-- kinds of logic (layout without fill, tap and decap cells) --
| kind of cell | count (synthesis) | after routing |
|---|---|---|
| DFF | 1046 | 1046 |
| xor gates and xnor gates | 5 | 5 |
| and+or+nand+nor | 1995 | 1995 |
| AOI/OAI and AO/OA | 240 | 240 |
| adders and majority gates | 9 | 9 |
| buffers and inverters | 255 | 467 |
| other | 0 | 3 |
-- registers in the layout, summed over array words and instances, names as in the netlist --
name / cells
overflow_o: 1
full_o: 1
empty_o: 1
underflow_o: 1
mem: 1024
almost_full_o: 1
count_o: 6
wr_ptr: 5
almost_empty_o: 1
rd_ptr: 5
$ cat src/rtl/gru_pkg.sv
// Shared encodings and layer-size constants for the GRU layer sequencer.
package gru_pkg;

    typedef enum logic [2:0] {
        OP_BIAS = 3'd0,
        OP_IN   = 3'd1,
        OP_REC  = 3'd2,
        OP_ACT  = 3'd3,
        OP_UPD  = 3'd4
    } op_kind_e;

    typedef enum logic [1:0] {
        GATE_Z = 2'd0,
        GATE_R = 2'd1,
        GATE_H = 2'd2
    } gate_e;

    typedef enum logic [2:0] {
        S_IDLE = 3'd0,
        S_BIAS = 3'd1,
        S_IN   = 3'd2,
        S_REC  = 3'd3,
        S_ACT  = 3'd4,
        S_UPD  = 3'd5,
        S_FIN  = 3'd6
    } state_e;

    // Counter/address commands issued by the FSM to the address generator.
    typedef enum logic [2:0] {
        AG_HOLD        = 3'd0,
        AG_CLEAR       = 3'd1,
        AG_K_FIRST     = 3'd2,
        AG_K_STEP      = 3'd3,
        AG_TO_ACT      = 3'd4,
        AG_NEXT_NEURON = 3'd5,
        AG_TO_UPD      = 3'd6,
        AG_UPD_STEP    = 3'd7
    } agen_cmd_e;

    localparam int unsigned VAD_M     = 24;
    localparam int unsigned VAD_N     = 24;
    localparam int unsigned NOISE_M   = 90;
    localparam int unsigned NOISE_N   = 48;
    localparam int unsigned DENOISE_M = 114;
    localparam int unsigned DENOISE_N = 96;

    function automatic op_kind_e state_kind(input state_e s);
        op_kind_e k;
        k = OP_BIAS;
        case (s)
            S_IN:    k = OP_IN;
            S_REC:   k = OP_REC;
            S_ACT:   k = OP_ACT;
            S_UPD:   k = OP_UPD;
            default: k = OP_BIAS;
        endcase
        return k;
    endfunction

endpackage

$ cat src/rtl/gru_addr_gen.sv
// Gate/neuron/operand counters and the multiplier-free weight/bias index adder.
module gru_addr_gen
    import gru_pkg::*;
#(
    parameter int unsigned M  = 24,
    parameter int unsigned N  = 24,
    parameter int unsigned AW = 16
) (
    input  logic          clk,
    input  logic          rst,
    input  logic [2:0]    cmd_i,
    output logic [1:0]    gate_o,
    output logic [AW-1:0] j_o,
    output logic [AW-1:0] k_o,
    output logic [AW-1:0] waddr_o,
    output logic          last_k_in_c_o,
    output logic          last_k_rec_c_o,
    output logic          last_j_c_o,
    output logic          last_gate_c_o
);

    localparam logic [AW-1:0] STRIDE   = AW'(3 * N);
    localparam logic [AW-1:0] LAST_IN  = AW'(M - 1);
    localparam logic [AW-1:0] LAST_REC = AW'(N - 1);

    logic [1:0]    gate_q, gate_d;
    logic [AW-1:0] j_q, j_d;
    logic [AW-1:0] k_q, k_d;
    logic [AW-1:0] waddr_q, waddr_d;
    logic [AW-1:0] base_q, base_d;

    // base tracks gate*N + j; it simply increments per neuron across gate boundaries.
    always_comb begin
        gate_d  = gate_q;
        j_d     = j_q;
        k_d     = k_q;
        waddr_d = waddr_q;
        base_d  = base_q;
        case (cmd_i)
            AG_CLEAR: begin
                gate_d  = 2'd0;
                j_d     = '0;
                k_d     = '0;
                waddr_d = '0;
                base_d  = '0;
            end
            AG_K_FIRST: begin
                k_d     = '0;
                waddr_d = base_q;
            end
            AG_K_STEP: begin
                k_d     = k_q + AW'(1);
                waddr_d = waddr_q + STRIDE;
            end
            AG_TO_ACT: begin
                k_d     = '0;
                waddr_d = '0;
            end
            AG_NEXT_NEURON: begin
                base_d  = base_q + AW'(1);
                waddr_d = base_q + AW'(1);
                if (j_q == LAST_REC) begin
                    j_d    = '0;
                    gate_d = gate_q + 2'd1;
                end else begin
                    j_d = j_q + AW'(1);
                end
            end
            AG_TO_UPD: begin
                j_d     = '0;
                k_d     = '0;
                waddr_d = '0;
            end
            AG_UPD_STEP: begin
                j_d = j_q + AW'(1);
            end
            default: ;
        endcase
    end

    always_ff @(posedge clk) begin
        if (rst) begin
            gate_q  <= 2'd0;
            j_q     <= '0;
            k_q     <= '0;
            waddr_q <= '0;
            base_q  <= '0;
        end else begin
            gate_q  <= gate_d;
            j_q     <= j_d;
            k_q     <= k_d;
            waddr_q <= waddr_d;
            base_q  <= base_d;
        end
    end

    assign gate_o         = gate_q;
    assign j_o            = j_q;
    assign k_o            = k_q;
    assign waddr_o        = waddr_q;
    assign last_k_in_c_o  = (k_q == LAST_IN);
    assign last_k_rec_c_o = (k_q == LAST_REC);
    assign last_j_c_o     = (j_q == LAST_REC);
    assign last_gate_c_o  = (gate_q == GATE_H);

endmodule

$ cat src/rtl/gru_sched.sv
// GRU layer micro-op sequencer: walks bias/input/recurrent/activation per neuron per gate, then the update pass.
module gru_sched
    import gru_pkg::*;
#(
    parameter int unsigned M  = 24,
    parameter int unsigned N  = 24,
    parameter int unsigned AW = 16
) (
    input  logic          clk,
    input  logic          rst,
    input  logic          start,
    output logic          busy,
    output logic          done,
    output logic          op_valid,
    input  logic          op_ready,
    output logic [2:0]    op_kind,
    output logic [1:0]    op_gate,
    output logic [AW-1:0] op_j,
    output logic [AW-1:0] op_k,
    output logic [AW-1:0] op_waddr,
    output logic          op_clr,
    output logic          op_mul_r,
    output logic          op_act_tanh
);

    state_e    state_q, state_d;
    agen_cmd_e cmd_c;
    logic      hs_c;
    logic      busy_q, busy_d;
    logic      done_q, done_d;
    logic      valid_q, valid_d;
    op_kind_e  kind_q, kind_d;
    logic      clr_q, clr_d;
    logic      mul_r_q, mul_r_d;
    logic      tanh_q, tanh_d;
    logic [1:0] gate_w;
    logic      last_k_in_c, last_k_rec_c, last_j_c, last_gate_c;
    logic      gate_h_c;

    gru_addr_gen #(.M(M), .N(N), .AW(AW)) u_addr_gen (
        .clk            (clk),
        .rst            (rst),
        .cmd_i          (cmd_c),
        .gate_o         (gate_w),
        .j_o            (op_j),
        .k_o            (op_k),
        .waddr_o        (op_waddr),
        .last_k_in_c_o  (last_k_in_c),
        .last_k_rec_c_o (last_k_rec_c),
        .last_j_c_o     (last_j_c),
        .last_gate_c_o  (last_gate_c)
    );

    assign hs_c     = valid_q & op_ready;
    assign gate_h_c = (gate_w == GATE_H);

    // Gate never changes on entry to REC/ACT, so the current gate qualifies mul_r/tanh.
    always_comb begin
        state_d = state_q;
        cmd_c   = AG_HOLD;
        case (state_q)
            S_IDLE: if (start) begin
                state_d = S_BIAS;
                cmd_c   = AG_CLEAR;
            end
            S_BIAS: if (hs_c) begin
                state_d = (M == 0) ? S_REC : S_IN;
                cmd_c   = AG_K_FIRST;
            end
            S_IN: if (hs_c) begin
                if (last_k_in_c) begin
                    state_d = S_REC;
                    cmd_c   = AG_K_FIRST;
                end else begin
                    cmd_c = AG_K_STEP;
                end
            end
            S_REC: if (hs_c) begin
                if (last_k_rec_c) begin
                    state_d = S_ACT;
                    cmd_c   = AG_TO_ACT;
                end else begin
                    cmd_c = AG_K_STEP;
                end
            end
            S_ACT: if (hs_c) begin
                if (last_j_c && last_gate_c) begin
                    state_d = S_UPD;
                    cmd_c   = AG_TO_UPD;
                end else begin
                    state_d = S_BIAS;
                    cmd_c   = AG_NEXT_NEURON;
                end
            end
            S_UPD: if (hs_c) begin
                if (last_j_c) begin
                    state_d = S_FIN;
                end else begin
                    cmd_c = AG_UPD_STEP;
                end
            end
            S_FIN:   state_d = S_IDLE;
            default: state_d = S_IDLE;
        endcase

        valid_d = (state_d != S_IDLE) && (state_d != S_FIN);
        busy_d  = valid_d;
        done_d  = (state_d == S_FIN);
        kind_d  = state_kind(state_d);
        clr_d   = (state_d == S_BIAS);
        mul_r_d = (state_d == S_REC) && gate_h_c;
        tanh_d  = (state_d == S_ACT) && gate_h_c;
    end

    always_ff @(posedge clk) begin
        if (rst) begin
            state_q <= S_IDLE;
            busy_q  <= 1'b0;
            done_q  <= 1'b0;
            valid_q <= 1'b0;
            kind_q  <= OP_BIAS;
            clr_q   <= 1'b0;
            mul_r_q <= 1'b0;
            tanh_q  <= 1'b0;
        end else begin
            state_q <= state_d;
            busy_q  <= busy_d;
            done_q  <= done_d;
            valid_q <= valid_d;
            kind_q  <= kind_d;
            clr_q   <= clr_d;
            mul_r_q <= mul_r_d;
            tanh_q  <= tanh_d;
        end
    end

    assign busy        = busy_q;
    assign done        = done_q;
    assign op_valid    = valid_q;
    assign op_kind     = kind_q;
    assign op_gate     = gate_w;
    assign op_clr      = clr_q;
    assign op_mul_r    = mul_r_q;
    assign op_act_tanh = tanh_q;

endmodule

$ cat config.mk
export PLATFORM = sky130hd
export DESIGN_NAME = gru_sched
export DESIGN_NICKNAME = d
export VERILOG_FILES = /design/src/rtl/gru_pkg.sv /design/src/rtl/gru_addr_gen.sv /design/src/rtl/gru_sched.sv
export SDC_FILE = /design/constraint.sdc
export NUM_CORES = 1
export LEC_CHECK = 0
export CAP_MARGIN = 20
export CORE_MARGIN = 2
export CORE_UTILIZATION = 49
export DETAILED_ROUTE_END_ITERATION = 10
export HOLD_SLACK_MARGIN = 0.1
export PLACE_DENSITY = 0.76
export SLEW_MARGIN = 20
export SYNTH_ARGS = -nofsm -noshare
export SYNTH_HDL_FRONTEND = slang
export SYNTH_SLANG_ARGS = --single-unit
$ cat constraint.sdc
create_clock -name clk -period 2.65 [get_ports clk]
set_clock_uncertainty 0.15 [all_clocks]
set_input_delay 0.265 -clock clk [delete_from_list [all_inputs] [get_ports clk]]
set_output_delay 0.265 -clock clk [all_outputs]
set_load 0.01 [all_outputs]
==> flow_summary.json, run 1 <==
{
  "drive_gt1_frac": 0.162,
  "cts_tree": "yes",
  "multiInputGateArea_um2": 2640,
  "switching_power_w": 0.000637,
  "start_util": 0.497,
  "cts_max_level": 3,
  "swShare": 0.268,
  "routed.top_layer": "met4",
  "die_h_um": 97.4,
  "final_cell_area_um2": 5550,
  "final_core_util": 0.646,
  "seqPwrFrac": 0.515,
  "coreArea_um2": 8590,
  "cpPeakStageDelay_ns": 0.57,
  "syn_to_final_growth_pct": 29.8,
  "p_leak_nw": 2.07,
  "insertion_delay_ns": 0.35,
  "pwr-share-comb": 0.136,
  "path_class": "flop to flop",
  "timing.final.crit_share": 0.969,
  "ios": 63,
  "drt_iter0_drc": 273,
  "drv_cap": 0,
  "start_kind": "flop",
  "grt_start_max_net_pins": 41,
  "drv_slew": 0,
  "synth_seq_area_share": 0.361,
  "cp_max_fo": 10,
  "cp.arrival_ns": 2.65,
  "diodes": 0,
  "worst_slew_pin_slew_ns": 0.866,
  "yosys_warnings": 0,
  "status": "completed",
  "synth-seq-cells": 77,
  "wl_per_cell_um": 15.8,
  "crit_required_ns": 2.73,
  "clkPwrFrac": 0.349,
  "cpMostUsedCell": "or4_4",
  "io_buffers": 62,
  "vias": 4351,
  "synth_cells": 523,
  "hpwl_mm": 7.88,
  "ys.flop_type": "dfxtp_1",
  "seq_area_um2": 1550,
  "rows": 34,
  "p_int_w": 0.00174,
  "grt_overflow": 0,
  "min_path_type": "flop to flop",
  "fin_nets": 623,
  "drcViolationCount": 0,
  "clock_sinks": 77,
  "synth_async_sr_flop_share": 0,
  "finalPower_w": 0.00238,
  "dr.pass1.iters": 6,
  "met2_length_mm": 5.45,
  "synth_edf_count": 0,
  "synth_area_um2": 4270,
  "rsz0062_at_grt": "true",
  "syn-num-nets": 532,
  "grt_pass1_vias": 4016,
  "antenna_left": 0,
  "gp_congestion": 0.887,
  "antenna_found_initial": 0,
  "clkTransAtPathRegs_ns": 0.08,
  "vias_per_cell": 5.99,
  "crit_family": "simple AND/OR/NAND/NOR gates",
  "numCtsBuffers": 9,
  "avgSynthCellArea_um2": 8.17,
  "vdd_drop_max_uv": 207,
  "power_density_nw_per_um2": 428,
  "routed_wl_mm": 11.5,
  "routedLengthMet1_mm": 5.08,
  "die_w_um": 97.4,
  "synth_cell_types": 69,
  "grt_pass1_wl_mm": 18.8,
  "fmax_mhz": 389,
  "cpMaxStageDelayCell": "or4_4",
  "grt_use_total": 0.236,
  "place_area_um2": 5240,
  "layout_min_cycle_time_ns": 2.57,
  "cts-root-buf": "clkbuf_8",
  "worstPathCellList": "or4_4 > or4_4 > o21ai_4 > buf_6 > nor2_1 > a2111oi_2 > nor4_1",
  "design.die.area_um2": 9490,
  "setup_viol": 0,
  "slew_headroom": 0.421,
  "wl_met3_um": 721,
  "clk_path_buf_depth": 2,
  "fill_cells": 723,
  "finalHoldViolations": 0,
  "critPathCaptureType": "flop",
  "crit_buf_inv": 1
}
-- cell type report --
class | instances | share of cell area
multi-input cells | 406 | 0.475
flip-flops and latches | 77 | 0.279
repair buffers | 113 | 0.185
clock buffers | 14 | 0.0311
well taps | 108 | 0.0244
inverters | 7 | 0.00474
clock inverters | 1 | 0.000902
-- state kept, by name (all words and copies together) (netlist names), 2 cells and up --
register / cells
u_addr_gen.base_q: 16
op_kind: 3
state_q: 3
u_addr_gen.k_o: 16
u_addr_gen.gate_o: 2
u_addr_gen.waddr_o: 16
u_addr_gen.j_o: 16
-- routing by layer --
metal  global-route usage  vias up
met2                0.393      158
met1                0.305     2058
li1                     -     2116
met5                    0        -
met3               0.0353       19
met4               0.0972        0
-- power by group through the flow --
stage                     Clock (W)  Combinational (W)  Sequential (W)
after global routing       0.000888           0.000352         0.00123
after detailed placement          0           0.000303         0.00125
after floorplan                   0           0.000191         0.00125
after CTS                  0.000835           0.000306         0.00122
final                      0.000829           0.000323         0.00122
after global placement            0           0.000299         0.00125
-- logic make-up after synthesis --
group                    after synthesis  synth area share
XOR/XNOR                              31            0.0635
multiplexers                           3           0.00761
buffers and inverters                 41            0.0424
adder cells (fa/ha/maj)                5            0.0146
flip-flops                            77             0.361
AO/OA/AOI/OAI                        124             0.215
AND/OR/NAND/NOR                      242             0.297
-- tightest hold or removal path: stages (launching register included) --
cell     delay (ns)
dfxtp_1        0.33
nand2_1        0.06
a21oi_1        0.06
-- cells in the final DEF (no fill, tap or decap), types with 3 or more instances in the layout --
cell type / Yosys / routed
a21o_1: 3 / 3
and2_1: 8 / 8
nor4_2: 3 / 5
inv_1: 7 / 7
nand4_1: 19 / 19
and4_1: 4 / 4
nand3_1: 22 / 22
ha_1: 5 / 4
buf_6: 2 / 4
o21bai_1: 3 / 3
a21oi_1: 25 / 23
nor3_1: 24 / 24
o21ai_1: 4 / 4
or3_1: 3 / 3
a31oi_1: 12 / 12
xor2_1: 22 / 22
dfxtp_2: 0 / 3
and3_1: 20 / 20
clkdlybuf4s50_1: 0 / 61
o21ai_0: 19 / 18
xnor2_1: 9 / 9
clkbuf_8: 0 / 12
nor4_1: 9 / 6
buf_4: 2 / 45
o211a_1: 8 / 8
a211oi_2: 4 / 4
a211oi_1: 11 / 11
nor2_1: 73 / 73
nand2_1: 33 / 33
a311oi_1: 8 / 8
dfxtp_1: 77 / 74
-- what timing repair did --
item                       CTS  global route
resized for setup            2            19
buffers inserted             0             3
cloned                       0             1
hold buffers                 1             0
setup endpoints to repair    1            25
hold endpoints to repair     4             0
pin swaps                    0             2
-- synthesized netlist by cell type (all sizes together), types with 4 or more instances --
master / number / share of area
nand4: 19 / 0.028
and4: 4 / 0.0082
a311oi: 8 / 0.016
nand2: 33 / 0.029
o21ai: 24 / 0.031
xnor2: 9 / 0.018
o211a: 8 / 0.019
inv: 7 / 0.0061
nor2: 73 / 0.064
and3: 20 / 0.029
a31oi: 12 / 0.018
or4: 4 / 0.0088
ha: 5 / 0.015
a211oi: 15 / 0.031
nand3: 22 / 0.026
a21oi: 25 / 0.029
nor4: 12 / 0.022
and2: 9 / 0.013
dfxtp: 77 / 0.36
nor3: 25 / 0.030
clkbuf: 23 / 0.020
xor2: 22 / 0.045
buf: 11 / 0.016
-- path summary, 6_finish.rpt --
check / to / from / cells after the start / slack (ns)
max: u_addr_gen.waddr_o[9]$_SDFFE_PP0P_ / u_addr_gen.j_o[5]$_SDFFE_PP0P_ / 7 / 0.08
min: u_addr_gen.waddr_o[1]$_SDFFE_PP0P_ / u_addr_gen.waddr_o[1]$_SDFFE_PP0P_ / 2 / 0.33
max reg2reg: u_addr_gen.waddr_o[9]$_SDFFE_PP0P_ / u_addr_gen.j_o[5]$_SDFFE_PP0P_ / 7 / 0.08
min reg2reg: u_addr_gen.waddr_o[1]$_SDFFE_PP0P_ / u_addr_gen.waddr_o[1]$_SDFFE_PP0P_ / 2 / 0.33
-- per-stage QoR --
| stage | std cells | setup WS (ns) | hold WS (ns) | setup TNS (ns) |
|---|---|---|---|---|
| detailed placement | 706 | -0.0409 | 0.334 | -0.0409 |
| finish | 726 | 0.0825 | 0.335 | 0 |
| global route | 726 | -0.0385 | 0.360 | -0.115 |
| global placement | 706 | 0.00525 | 0.327 | 0 |
| floorplan | 523 | 0.102 | 0.326 | 0 |
| CTS | 722 | 0.00269 | 0.346 | 0 |
Note: power is estimated with default switching activity, not from simulation.
==> run 2: changes to the inputs <==
--- a/config.mk
+++ b/config.mk
@@ -6,6 +6,7 @@
 export NUM_CORES = 1
 export LEC_CHECK = 0
 export CAP_MARGIN = 20
+export CORE_ASPECT_RATIO = 1.25
 export CORE_MARGIN = 2
 export CORE_UTILIZATION = 49
 export DETAILED_ROUTE_END_ITERATION = 10
==> run 2 against run 1 <==
  * Clock power up 23%
  * Sequential power about the same
  * Wire length up 0.55%
  * Flip-flop and latch count unchanged
  * Highest routed layer unchanged
  * First-iteration DRC count up 21%
  * Clock-buffer cell count down 1
  * Cell count up 0.14%
==> flow_summary.json, run 2 (synthesis results as in run 1) <==
{
  "ios": 63,
  "critPathCaptureType": "flop",
  "cp-startpoint": "u_addr_gen.j_o[5]$_SDFFE_PP0P_",
  "clk_path_buf_depth": 2,
  "fin_ws_ns": 0.0666,
  "crit_required_ns": 2.73,
  "cp_max_fo": 7,
  "drive_gt1_frac": 0.164,
  "syn_to_final_growth_pct": 30.6,
  "grt_pass1_wl_mm": 18.4,
  "rows": 38,
  "start_util": 0.499,
  "vdd_drop_max_uv": 379,
  "min_path_type": "input port to flop",
  "grt_start_max_net_pins": 31,
  "drt_iter0_drc": 330,
  "vias_per_cell": 6.01,
  "grt_overflow": 0,
  "postCtsHoldBufs": 0,
  "drv_cap": 0,
  "gp_congestion": 0.964,
  "vias": 4371,
  "min_delay_path_depth": 2,
  "io_buffers": 62,
  "drcViolationCount": 0,
  "timing.final.crit_share": 0.975,
  "wl_per_cell_um": 15.9,
  "place_ws_ns": -0.0143,
  "drv_slew": 0,
  "final_common_cell": "dfxtp_1",
  "cts-root-buf": "clkbuf_8",
  "cpPeakStageDelay_ns": 0.57,
  "cpMostUsedCell": "or4_4",
  "path_class": "flop to flop",
  "hpwl_mm": 8.14,
  "grt_pass1_vias": 3988,
  "numCtsBuffers": 9,
  "finalHoldViolations": 0,
  "setup-tns-final_ns": 0,
  "diodes": 0,
  "cts_tree": "yes",
  "design.die.area_um2": 9490,
  "coreArea_um2": 8560,
  "start_kind": "flop",
  "insertion_delay_ns": 0.37,
  "worstPathCellList": "or4_4 > or4_4 > o21ai_4 > buf_6 > nor2_1 > a2111oi_2 > nor4_1",
  "crit_buf_inv": 1,
  "cts_max_level": 3,
  "die_w_um": 87.5,
  "setup_viol": 0,
  "worst_slew_pin_slew_ns": 0.648,
  "path_depth": 7,
  "fmax_mhz": 387,
  "rr_worst_depth": 7,
  "routed_wl_mm": 11.5,
  "power_density_nw_per_um2": 461,
  "grt_use_total": 0.243,
  "clkTransAtPathRegs_ns": 0.08,
  "fin_nets": 631,
  "dr.pass1.iters": 5,
  "status": "completed",
  "cp.arrival_ns": 2.67,
  "slew_headroom": 0.563,
  "r2r-start": "u_addr_gen.j_o[5]$_SDFFE_PP0P_",
  "clock_sinks": 77,
  "layout_min_cycle_time_ns": 2.58,
  "cpMaxStageDelayCell": "or4_4",
  "die_h_um": 108,
  "crit_family": "simple AND/OR/NAND/NOR gates",
  "layout_common_cells": "dfxtp_1, nor2_1, clkdlybuf4s50_1",
  "min_from": "rst",
  "antenna_found_initial": 0,
  "p_leak_nw": 2.11,
  "antenna_left": 0
}
## run 2: cell types whose count changed in the layout (fill, tap and decap cells not counted), sizes merged
| cell | delta |
|---|---|
| a2111o | -1 |
| buf | +10 |
| bufinv | +2 |
| clkbuf | -1 |
| clkinv | -1 |
| clkinvlp | +1 |
| dlygate4sd3 | -1 |
## run 2: power by group
part	internal [W]	switching [W]	total, W
sequential	0.00118	0.0000357	0.00122
combinational	0.000149	0.000180	0.000330
clock	0.000583	0.000440	0.00102
total	0.00192	0.000656	0.00257
## run 2: area by class of cell
type,count,area [um^2]
inverter,7,26.3
timing repair buffer,122,1080
tap,100,125
clock buffer,13,159
sequential,77,1540
fill,722,2970
clock inverter,3,67.6
multi-input combinational,405,2580
## run 2: per-stage QoR
step           instances  hold slack (ns)  power, W  cell area [um^2]   util
4_1_cts              719            0.187   0.00257              5500  0.643
3_5_place_dp         703            0.307   0.00156              5270  0.615
2_1_floorplan        523            0.326   0.00144              4270      -
5_1_grt              727            0.206   0.00265              5580  0.652
6_report             727            0.201   0.00257              5580  0.652
3_3_place_gp         703            0.299   0.00155              5270  0.615
## run 2: what timing repair did
| action | in CTS | in global routing |
|---|---|---|
| pin swaps | 0 | 6 |
| buffers inserted | 0 | 8 |
| gates resized for setup | 3 | 5 |
| setup endpoints to repair | 1 | 31 |
## run 2: routing by layer
| layer | wire length, um | track usage |
|---|---|---|
| met5 | 0 | 0 |
| met3 | 600 | 0.0450 |
| met2 | 5800 | 0.414 |
| met1 | 4800 | 0.292 |
| met4 | 333 | 0.114 |
## run 2: final timing paths
kind | slack, ns | end
setup / recovery | 0.07 | u_addr_gen.waddr_o[9]$_SDFFE_PP0P_
hold / removal | 0.20 | u_addr_gen.base_q[15]$_SDFFE_PP0P_
setup reg to reg | 0.07 | u_addr_gen.waddr_o[9]$_SDFFE_PP0P_
hold reg to reg | 0.32 | u_addr_gen.waddr_o[1]$_SDFFE_PP0P_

__Aim of the task__.
Using the records above, report each line with the string "json".

__Solution to this problem__.
==> flow_summary.json, run 1 <==
==> flow_summary.json, run 2 (synthesis results as in run 1) <==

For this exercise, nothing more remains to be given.